— PROBLEM STATEMENT —
Each line from the start of the data below through the one containing "a register number." must be reproduced exactly.

[Collected data entries]
Segment Open
### src/rtl/rf_wb_pkg.sv
// Shared types and widths for the GPR write-port arbiter.
package rf_wb_pkg;

    localparam int unsigned REG_W    = 5;
    localparam int unsigned DATA_W   = 32;
    localparam int unsigned NUM_REGS = 32;

    typedef struct packed {
        logic [REG_W-1:0]  addr;
        logic [DATA_W-1:0] data;
    } wb_entry_t;

    typedef enum logic [1:0] {
        G_NONE,
        G_PIPE,
        G_LU
    } grant_e;

    // One-hot scoreboard mask for a register number.
    function automatic logic [NUM_REGS-1:0] reg_onehot(input logic [REG_W-1:0] a);
        return NUM_REGS'(1) << a;
    endfunction

endpackage

### src/rtl/rf_wb_fifo.sv
// Small synchronous FIFO buffering late long-unit results until they win the port.
module rf_wb_fifo
    import rf_wb_pkg::*;
#(
    parameter int unsigned DEPTH = 2
) (
    input  logic      clk,
    input  logic      rst,
    input  logic      push_i,
    input  wb_entry_t wdata_i,
    input  logic      pop_i,
    output logic      full_o,
    output logic      empty_o,
    output wb_entry_t head_o
);

    localparam int unsigned PTR_W = (DEPTH > 1) ? $clog2(DEPTH) : 1;
    localparam int unsigned CNT_W = $clog2(DEPTH + 1);

    wb_entry_t        mem_q [DEPTH];
    logic [PTR_W-1:0] wr_ptr_q, wr_ptr_d;
    logic [PTR_W-1:0] rd_ptr_q, rd_ptr_d;
    logic [CNT_W-1:0] count_q, count_d;
    logic             push_ok;
    logic             pop_ok;

    function automatic logic [PTR_W-1:0] ptr_inc(input logic [PTR_W-1:0] p);
        return (p == PTR_W'(DEPTH - 1)) ? '0 : p + PTR_W'(1);
    endfunction

    assign full_o  = (count_q == CNT_W'(DEPTH));
    assign empty_o = (count_q == '0);
    assign head_o  = mem_q[rd_ptr_q];
    assign push_ok = push_i && !full_o;
    assign pop_ok  = pop_i && !empty_o;

    always_comb begin
        wr_ptr_d = wr_ptr_q;
        rd_ptr_d = rd_ptr_q;
        count_d  = count_q;
        if (push_ok) begin
            wr_ptr_d = ptr_inc(wr_ptr_q);
        end
        if (pop_ok) begin
            rd_ptr_d = ptr_inc(rd_ptr_q);
        end
        case ({push_ok, pop_ok})
            2'b10:   count_d = count_q + CNT_W'(1);
            2'b01:   count_d = count_q - CNT_W'(1);
            default: count_d = count_q;
        endcase
    end

    always_ff @(posedge clk) begin
        if (rst) begin
            wr_ptr_q <= '0;
            rd_ptr_q <= '0;
            count_q  <= '0;
        end else begin
            wr_ptr_q <= wr_ptr_d;
            rd_ptr_q <= rd_ptr_d;
            count_q  <= count_d;
        end
    end

    // Payload storage carries no reset; validity is tracked by count_q alone.
    always_ff @(posedge clk) begin
        if (push_ok) begin
            mem_q[wr_ptr_q] <= wdata_i;
        end
    end

endmodule

### src/rtl/rf_wb_arbiter.sv
// Shares the single GPR write port between pipeline writeback and late long-unit
// results, with a busy scoreboard for hazards and a bounded wait for the late unit.
module rf_wb_arbiter
    import rf_wb_pkg::*;
#(
    parameter int unsigned DEPTH    = 2,
    parameter int unsigned MAX_WAIT = 4
) (
    input  logic                clk,
    input  logic                rst,
    input  logic                p_valid,
    input  logic [REG_W-1:0]    p_addr,
    input  logic [DATA_W-1:0]   p_data,
    output logic                p_stall,
    input  logic                iss_valid,
    input  logic [REG_W-1:0]    iss_addr,
    output logic                iss_ready,
    input  logic                lu_valid,
    input  logic [REG_W-1:0]    lu_addr,
    input  logic [DATA_W-1:0]   lu_data,
    output logic                lu_ready,
    output logic                rf_wen,
    output logic [REG_W-1:0]    rf_waddr,
    output logic [DATA_W-1:0]   rf_wdata,
    output logic [NUM_REGS-1:0] busy
);

    localparam int unsigned CNT_W = $clog2(DEPTH + 1);
    localparam int unsigned ST_W  = (MAX_WAIT > 0) ? $clog2(MAX_WAIT + 1) : 1;

    wb_entry_t           head;
    wb_entry_t           lu_entry;
    logic                fifo_full;
    logic                fifo_empty;
    logic                push;
    logic                pop;
    logic                iss_accept;
    logic                force_lu;
    logic                p_block;
    grant_e              grant;

    logic [NUM_REGS-1:0] busy_q, busy_d;
    logic [CNT_W-1:0]    outst_q, outst_d;
    logic [ST_W-1:0]     starve_q, starve_d;

    assign lu_entry = '{addr: lu_addr, data: lu_data};

    rf_wb_fifo #(
        .DEPTH (DEPTH)
    ) u_fifo (
        .clk     (clk),
        .rst     (rst),
        .push_i  (push),
        .wdata_i (lu_entry),
        .pop_i   (pop),
        .full_o  (fifo_full),
        .empty_o (fifo_empty),
        .head_o  (head)
    );

    // Grant: starved FIFO head first, then an unblocked pipeline write, then the FIFO.
    always_comb begin
        force_lu = !fifo_empty && (starve_q == ST_W'(MAX_WAIT));
        p_block  = p_valid && (p_addr != '0) && busy_q[p_addr];
        grant    = G_NONE;
        if (!rst) begin
            if (force_lu) begin
                grant = G_LU;
            end else if (p_valid && !p_block) begin
                grant = G_PIPE;
            end else if (!fifo_empty) begin
                grant = G_LU;
            end
        end
    end

    // Write port is driven straight from the grant; r0 writes are consumed silently.
    always_comb begin
        rf_waddr = p_addr;
        rf_wdata = p_data;
        if (grant == G_LU) begin
            rf_waddr = head.addr;
            rf_wdata = head.data;
        end
        rf_wen    = (grant != G_NONE) && (rf_waddr != '0);
        p_stall   = !rst && p_valid && (grant != G_PIPE);
        lu_ready  = !rst && !fifo_full;
        iss_ready = !rst && ((iss_addr == '0) || !busy_q[iss_addr])
                    && (outst_q < CNT_W'(DEPTH));
    end

    assign busy       = busy_q;
    assign pop        = (grant == G_LU);
    assign push       = lu_valid && lu_ready;
    assign iss_accept = iss_valid && iss_ready;

    always_comb begin
        busy_d   = busy_q;
        outst_d  = outst_q;
        starve_d = starve_q;

        if (pop) begin
            busy_d = busy_d & ~reg_onehot(head.addr);
        end
        if (iss_accept) begin
            busy_d = busy_d | reg_onehot(iss_addr);
        end
        busy_d[0] = 1'b0;

        case ({iss_accept, pop})
            2'b10:   outst_d = outst_q + CNT_W'(1);
            2'b01:   outst_d = outst_q - CNT_W'(1);
            default: outst_d = outst_q;
        endcase

        // Counts cycles the head has been denied the port, saturating at the limit.
        if (fifo_empty || pop) begin
            starve_d = '0;
        end else if (starve_q != ST_W'(MAX_WAIT)) begin
            starve_d = starve_q + ST_W'(1);
        end
    end

    always_ff @(posedge clk) begin
        if (rst) begin
            busy_q   <= '0;
            outst_q  <= '0;
            starve_q <= '0;
        end else begin
            busy_q   <= busy_d;
            outst_q  <= outst_d;
            starve_q <= starve_d;
        end
    end

endmodule

### config.mk
export PLATFORM = sky130hd
export DESIGN_NAME = rf_wb_arbiter
export DESIGN_NICKNAME = d
export VERILOG_FILES = /design/src/rtl/rf_wb_pkg.sv /design/src/rtl/rf_wb_fifo.sv /design/src/rtl/rf_wb_arbiter.sv
export SDC_FILE = /design/constraint.sdc
export NUM_CORES = 1
export LEC_CHECK = 0
export CAP_MARGIN = 20
export CORE_ASPECT_RATIO = 0.5
export CORE_MARGIN = 3
export CORE_UTILIZATION = 30
export DETAILED_ROUTE_END_ITERATION = 12
export DONT_BUFFER_PORTS = 1
export GPL_TIMING_DRIVEN = 0
export MAX_ROUTING_LAYER = met4
export PLACE_DENSITY = 0.44
export SYNTH_ARGS = -nofsm -noshare
export SYNTH_HDL_FRONTEND = slang
export SYNTH_SLANG_ARGS = --single-unit
### constraint.sdc
create_clock -name clk -period 4.6 [get_ports clk]
set_input_delay 0.23 -clock clk [delete_from_list [all_inputs] [get_ports clk]]
set_output_delay 0.23 -clock clk [all_outputs]
set_load 0.005 [all_outputs]
After elaboration in Yosys (flattened, before gate mapping)
Memories as Yosys holds them, arrays and structs flattened. A register that Yosys moved wholly into a read port is not among the register bits.
Index checks and enable logic that the tools add are counted.
Cells by class
  add/subtract/negate cells: 7
  order comparisons: 3
  eq/ne operators: 9
  shift-type cells: 2
  mux-type cells: 20
  bitwise logic cells: 3
  reduce and logical (&&, ||, !) cells: 29
Operators by type and width (number)
  two-way mux 32 bit: 3
  left shift 1 x 5 -> 32 bit, first input constant: 2
  bitwise AND 32 bit: 1
  inverter 32 bit: 1
  bitwise OR 32 bit: 1
  logical AND 1 bit: 14
  < comparator 5 x 6 -> 1 bit, second input constant: 2
  binary-select mux 1 bit (select 5 bit): 2
  nonzero test 5 bit: 2
  == test 2 bit, second input constant: 4
  two-way mux 1 bit: 8
  two-way mux 2 bit: 4
  case mux 2 bit (2 select lines): 2
  nonzero test 2 bit: 3
  zero test 1 bit: 5
  zero test 5 bit: 1
  two-way mux 5 bit: 1
  adder 2 x 1 -> 2 bit, second input constant: 2
  == test 2 x 1 -> 1 bit, second input constant: 2
  subtractor 2 x 1 -> 2 bit, second input constant: 2
  adder 3 x 1 -> 3 bit, second input constant: 1
  == test 3 bit, second input constant: 1
  != test 3 bit, second input constant: 1
  adder 1 bit, second input constant: 2
  other kinds (5): 6
Word-level totals
  register bits after elaboration: 41
  RAM bits: 74
  bits of input ports: 84
  output and inout bits: 73
  word-level logic and storage cells: 81
  memories kept: 1
Memories
  u_fifo.mem_q: words 2, width 37, read ports 1, clocked after Yosys merged registers in 1, write ports 1, line rf_wb_fifo.sv:20  | wb_entry_t mem_q [DEPTH];

Depth between registers and ports, before layout
Gate-level depths: netlist of the first run.
  depth after elaboration: 12
  mapped depth: 12
  depth with buffers taken out: 10

Modules after synthesis
A second synthesis of the first run with hierarchy kept.
Unflattened totals
  cells, all modules: 468
  area, all modules: 5828.1 µm²
Modules (own cells, without submodules)
  rf_wb_arbiter: times used 1, cells each 327, area each 2945.3 µm², sequential area each 720.7 µm²
  rf_wb_fifo: times used 1, cells each 141, area each 2882.8 µm², sequential area each 2322.2 µm²

Worst setup path before layout of the first run
OpenSTA, ideal clock, no wires.
  kind: flip-flop to flip-flop
  from: register u_fifo.count_q[0]
  to: memory u_fifo.mem_q[0][0] in the netlist's numbering (enable)
  library setup time: 0.431 ns
  data arrival time: 2.356 ns
  data required time: 4.169 ns
  setup slack: 1.813 ns
  stages on the path, launching flop included: 5
  buffers on the path: 0
  clock period less this slack: 2.787 ns
  cells stage by stage: dfxtp_1 > inv_1 > a21oi_1 > nand2_1 > nor2_1
Between the ends
  longest elaborated chain between the ends: 7
Ends and longest elaborated chain
  start: declaration: line rf_wb_fifo.sv:23  | logic [CNT_W-1:0] count_q, count_d;
  start signal: assignment: line rf_wb_fifo.sv:62  | count_q <= count_d;
  == test 2 bit: line rf_wb_fifo.sv:31  | assign full_o = (count_q == CNT_W'(DEPTH));
  zero test 1 bit: line rf_wb_arbiter.sv:87  | lu_ready = !rst && !fifo_full;
  logical AND 1 bit: line rf_wb_arbiter.sv:87
  named net lu_ready: line rf_wb_arbiter.sv:21  | output logic lu_ready,
  logical AND 1 bit: line rf_wb_arbiter.sv:94  | assign push = lu_valid && lu_ready;
  logical AND 1 bit: line rf_wb_fifo.sv:34  | assign push_ok = push_i && !full_o;
  two-way mux 1 bit: line rf_wb_fifo.sv:68  | if (push_ok) begin
  two-way mux 1 bit (not written as such): line rf_wb_fifo.sv:69  | mem_q[wr_ptr_q] <= wdata_i;
  end: declaration: line rf_wb_fifo.sv:20
The timed path passes the listed nets, and every way through them passes these cells.

==> results of run 1 <==
## where the power goes
group | switching (W) | internal, W
sequential | 0.0000207 | 0.00115
combinational | 0.000271 | 0.000214
clock | 0.000517 | 0.000748
total | 0.000808 | 0.00211
## final cells by class
cell class	count	area, µm²
inverters	10	37.5
repair buffers	40	418
well taps	259	324
multi-input cells	330	2710
fillers	1862	11600
clock buffers	18	429
clock inverters	14	131
flip-flops and latches	115	3040
plain buffers	32	175
## cells by family (layout without fill, tap and decap cells)
kind of cell | Yosys count | after routing | share of synthesized area [%]
DFF | 115 | 115 | 51.1
AOI/OAI and AO/OA | 114 | 114 | 12.9
other | 1 | 1 | 0.0629
muxes | 96 | 96 | 21.5
adders and majority gates | 4 | 4 | 0.840
buffers and inverters | 42 | 114 | 3.57
xor gates and xnor gates | 5 | 5 | 0.735
and+or+nand+nor | 110 | 110 | 9.37
## routing by layer
layer	vias up	routed length (µm)
li1	2013	-
met1	2080	8180
met2	123	8310
met3	8	1020
met4	0	85
met5	-	0
## cells in the mapped netlist (all sizes together), types with 18 or more instances
master and number:
nor2 23, nor3 18, dfxtp 41, a21oi 43, nand2 26, edfxtp 74, a22oi 18, mux2 78
clkbuf 20, a211oi 19
## tightest hold or removal path: cells and delay by family
family,cells,cell delay [ns]
xor+xnor,1,0.09
simple gates,2,0.21
## registers in the layout (all words and copies together) (netlist names), named ones only
register / count
starve_q: 3
u_fifo.mem_q: 74
u_fifo.wr_ptr_q: 1
outst_q: 2
busy: 31
u_fifo.rd_ptr_q: 1
u_fifo.count_q: 2
## through the flow
stage	setup slack [ns]	hold slack [ns]
after floorplan	1.81	0.329
after global placement	0.309	0.329
after detailed placement	1.32	0.329
after CTS	1.34	0.139
after global routing	1.18	0.172
final	1.41	0.152
## how the worst min path moves through the flow
stage                      from                  end  slack (ns)  depth (start not counted)
finish                 lu_valid      u_fifo.wr_ptr_q        0.15                          3
global route           lu_valid      u_fifo.wr_ptr_q        0.17                          3
global placement     lu_data[3]   u_fifo.mem_q[0][3]        0.33                          0
detailed placement  lu_data[27]  u_fifo.mem_q[0][27]        0.33                          0
CTS                    lu_valid      u_fifo.wr_ptr_q        0.14                          3
floorplan            lu_data[0]   u_fifo.mem_q[0][0]        0.33                          0
==> reports/qor.yml, run 1 <==
final_layout:
  fin_nets: 634
  utilization_pct: 38.4
  drive_gt1_share_pct: 25.4
  stdcell_count: 818
  antenna_cells: 0
  final_common_cell: "edfxtp_1"
  syn_to_final_growth_pct: 22.0
  layout_common_cells: "74 x edfxtp_1, 59 x mux2_2, 42 x a21oi_1"
  fin_area_um2: 7270
cts:
  cts_tree: "yes"
  cts_max_path_buffers: 2
  clkTransAtPathRegs_ns: 0.06
  worstSkewPairLatency_ns: 0.41
  hold_buffers: 37
  cts_buffers: 17
  cts_sinks: 115
  ctsResizeCount: 0
  cts_root_buf: "clkbuf_16"
  cts_setup_buffers: 0
  htree_num_levels: 4
detailed_routing:
  drt_iter0_drc: 239
  ant_nets: 0
  vias_per_cell: 5.16
  wire_per_inst_um: 21.5
  vias: 4224
  drc: 0
  wl_um: 17600
  drt-pass1-iter-count: 4
sta:
  hold_viol_final: 0
  fin_skew_ns: 0.00741
  fin_setup_tns_ns: 0
  post-route-period-util_pct: 69.3
  setup_viol: 0
  worst_slew_pin_slew_ns: 0.929
  slew_headroom_pct: 37.9
  fmax_mhz: 314
  drv_slew: 0
  rsz0062_at_grt: "false"
  min_period_ns: 3.19
synth:
  yosysTopAreaCellShare_pct: 37.3
  async_flop_share_pct: 0
  synthFlopType: "edfxtp_1"
  synth_seq_area_share_pct: 51.1
  syn_area_um2: 5960
  synth.distinct_cells: 54
  avgSynthCellArea_um2: 12.2
  syn_nets: 575
  yosys_warnings: 0
  yosysTopAreaCell: "edfxtp_1"
  synth_edf_count: 74
  ys_top_cells_by_area: "edfxtp_1 37%, dfxtp_1 14%, mux2_2 11%, mux2_4 4.8%, mux4_2 4.5%"
  synth.ff_latch_count: 115
  synthCells: 487
place:
  hpwl_um: 12900
  portBuffers: 0
  place_inst: 749
  gp_congestion: 0.889
  placed_area_um2: 6340
global_route:
  grt-busiest-layer: "met2"
  grt_pass1_vias: 4397
  antenna_found_initial: 0
  grt_start_max_net_pins: 25
  grtUsageMet3_pct: 5.00
  grt_use_met1_pct: 22.3
  use_met2_pct: 26.4
  grt_first_pass_wirelength_um: 26800
  grt_overflow: 0
  grt_util_all_layers_pct: 17.0
critical_path:
  cpMostUsedCell: "clkbuf_1"
  end_kind: "primary output"
  crit_type: "reg -> out"
  path_delay_family: "buffers and inverters"
  rrSetupSlack_ns: 1.73
  rr_startpoint: "busy[12]"
  arrival_ns: 2.96
  max_stage_delay_ns: 0.57
  required_ns: 4.37
  crit_chain: "clkbuf_1 -> clkbuf_1 -> clkbuf_1 -> mux2_2 -> mux2_4"
  worstSetupEndpoint: "rf_wdata[0]"
  path_depth: 5
  rr_worst_depth: 10
  crit_slowest_cell: "clkbuf_1"
  critPathLaunchType: "flop"
  crit_buf_inv: 3
  crit_fanout: 10
  r2r_end: "u_fifo.count_q[1]"
floorplan:
  die_y_um: 106
  coreArea_um2: 18900
  dieArea_um2: 21700
  row_count: 35
  fp.dieW_um: 205
  initial_core_util_pct: 31.5
  ios: 157
power_and_ir_drop:
  finalPower_w: 0.00292
  p_per_area_nw_per_um2: 401
  vdd_drop_max_v: 0.000262
  power_leakage_nw: 2.41
min_path:
  hold_class: "in -> reg"
flow_run:
  drv_cap: 0
outcome:
  status: "finished clean"
Power figures use the tool's default switching activity.
==> run 2: changes to the inputs <==
- clock period: 4.6 -> 3.3 ns (I/O delays scaled with it)
==> reports/qor.yml, run 2 (synthesis gave the netlist of run 1 again) <==
critical_path:
  required_ns: 3.13
  rrSetupSlack_ns: 0.43
  crit_fanout: 10
  end_kind: "primary output"
  r2r_end: "u_fifo.count_q[1]"
  crit_slowest_cell: "clkbuf_1"
  rr_startpoint: "busy[12]"
  arrival_ns: 2.86
  cpMostUsedCell: "clkbuf_1"
  max_stage_delay_ns: 0.51
  crit_chain: "clkbuf_1 -> clkbuf_1 -> clkbuf_1 -> mux2_2 -> mux2_4"
  path_delay_family: "buffers and inverters"
  crit_buf_inv: 3
  critPathLaunchType: "flop"
  rr_worst_depth: 10
  crit_type: "reg -> out"
sta:
  rsz0062_at_grt: "false"
  setup_viol: 0
  drv_slew: 0
  slew_headroom_pct: 37.9
  post-route-period-util_pct: 91.7
  min_period_ns: 3.03
  hold_viol_final: 0
  fin_skew_ns: 0.00702
  fmax_mhz: 330
  hold_ws_ns: 0.0848
  worst_slew_pin_slew_ns: 0.928
floorplan:
  initial_core_util_pct: 31.5
  fp.dieW_um: 205
  dieArea_um2: 21700
  ios: 157
  coreArea_um2: 18900
  die_y_um: 106
  row_count: 35
min_path:
  min_from: "lu_valid"
  min_to: "u_fifo.wr_ptr_q"
  hold_class: "in -> reg"
  min_path_cells: 3
final_layout:
  stdcell_count: 818
  antenna_cells: 0
  largest_reg_flops: 74
  regMostFlops: "u_fifo.mem_q"
  final_common_cell: "edfxtp_1"
  syn_to_final_growth_pct: 22.0
  utilization_pct: 38.4
  fin_nets: 634
  drive_gt1_share_pct: 25.6
  layout_common_cells: "74 x edfxtp_1, 59 x mux2_2, 42 x a21oi_1"
cts:
  cts_root_buf: "clkbuf_16"
  worstSkewPairLatency_ns: 0.41
  cts_sinks: 115
  htree_num_levels: 4
  clkTransAtPathRegs_ns: 0.06
  cts_tree: "yes"
  cts_buffers: 17
  cts_setup_buffers: 0
  cts_max_path_buffers: 2
detailed_routing:
  drc: 0
  drt_iter0_drc: 239
  vias: 4222
  wl_um: 17600
  drt-pass1-iter-count: 4
  wire_per_inst_um: 21.5
  ant_nets: 0
  vias_per_cell: 5.16
place:
  portBuffers: 0
  gp_congestion: 0.889
  hpwl_um: 12900
  place_inst: 749
global_route:
  use_met2_pct: 26.4
  grtUsageMet3_pct: 5.00
  grt_use_met1_pct: 22.3
  grt_util_all_layers_pct: 17.0
  grt_start_max_net_pins: 25
  antenna_found_initial: 0
  grt_first_pass_wirelength_um: 26800
  grt-busiest-layer: "met2"
  grt_pass1_vias: 4397
  grt_overflow: 0
power_and_ir_drop:
  power_leakage_nw: 2.42
  combPwrFrac_pct: 16.6
  p_per_area_nw_per_um2: 559
  internal_power_w: 0.00294
  netSwitchingPower_w: 0.00113
  vdd_drop_max_v: 0.000368
  sw_frac_of_total_pct: 27.7
  sequentialPowerShare_pct: 40.0
  clockPowerShare_pct: 43.4
flow_run:
  drv_cap: 0
outcome:
  status: "finished clean"
run 2: changes by cell type in the layout (fill, tap and decap cells not counted):
| cell | change |
|---|---|
| clkbuf_2 | +1 |
| clkbuf_1 | -1 |
run 2: final cells by class:
| cell class | count | area, µm² |
|---|---|---|
| well taps | 259 | 324 |
| clock buffers | 18 | 429 |
| fillers | 1862 | 11600 |
| inverters | 10 | 37.5 |
| repair buffers | 40 | 418 |
| multi-input cells | 330 | 2710 |
| clock inverters | 14 | 131 |
| flip-flops and latches | 115 | 3040 |
| plain buffers | 32 | 176 |
run 2: repair_timing:
action	CTS	global route
gates resized for setup	0	2
setup endpoints to repair	0	10
endpoints found under the hold margin	74	0
hold buffers	37	0
run 2: power groups by stage:
stage / registers [W] / logic [W] / clock network (W)
after floorplan: 0.00165 / 0.000471 / 0
after global routing: 0.00163 / 0.000741 / 0.00189
after detailed placement: 0.00166 / 0.000645 / 0
after global placement: 0.00166 / 0.000634 / 0
after CTS: 0.00163 / 0.000689 / 0.00181
final: 0.00163 / 0.000676 / 0.00176
run 2: worst max-delay path by stage:
stage,endpoint,startpoint,depth (start not counted),slack [ns]
2_1_floorplan,u_fifo.mem_q[0][0],u_fifo.count_q[0],4,0.51
3_3_place_gp,u_fifo.mem_q[0][12],rst,4,-0.93
3_5_place_dp,outst_q[1],iss_addr[1],9,0.08
4_1_cts,rf_wdata[0],flop,5,0.11
5_1_grt,rf_wdata[17],flop,5,0.004
6_report,rf_wdata[17],flop,5,0.27
run 2: tightest hold or removal path, delay by kind of cell:
kind	cells	cell delay, ns
simple gates	2	0.21
xor+xnor	1	0.09
run 2: per-layer routing:
metal	share of wire, %	vias up
li1	-	2013
met4	0.47	0
met3	5.8	7
met2	47	119
met1	47	2083
met5	0	-
run 2: through the flow:
| stage | area, µm² | TNS (ns) | total power [W] | worst slack (ns) |
|---|---|---|---|---|
| after detailed placement | 6340 | 0 | 0.00230 | 0.0821 |
| after global placement | 6280 | -34.16 | 0.00229 | -0.926 |
| final | 7270 | 0 | 0.00407 | 0.273 |
| after global routing | 7270 | 0 | 0.00426 | 0.00354 |
| after floorplan | 5960 | 0 | 0.00212 | 0.513 |
| after CTS | 7270 | 0 | 0.00412 | 0.110 |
Segment Closed
— WRITTEN ANSWER —
### src/rtl/rf_wb_pkg.sv
// Shared types and widths for the GPR write-port arbiter.
package rf_wb_pkg;

    localparam int unsigned REG_W    = 5;
    localparam int unsigned DATA_W   = 32;
    localparam int unsigned NUM_REGS = 32;

    typedef struct packed {
        logic [REG_W-1:0]  addr;
        logic [DATA_W-1:0] data;
    } wb_entry_t;

    typedef enum logic [1:0] {
        G_NONE,
        G_PIPE,
        G_LU
    } grant_e;

    // One-hot scoreboard mask for a register number.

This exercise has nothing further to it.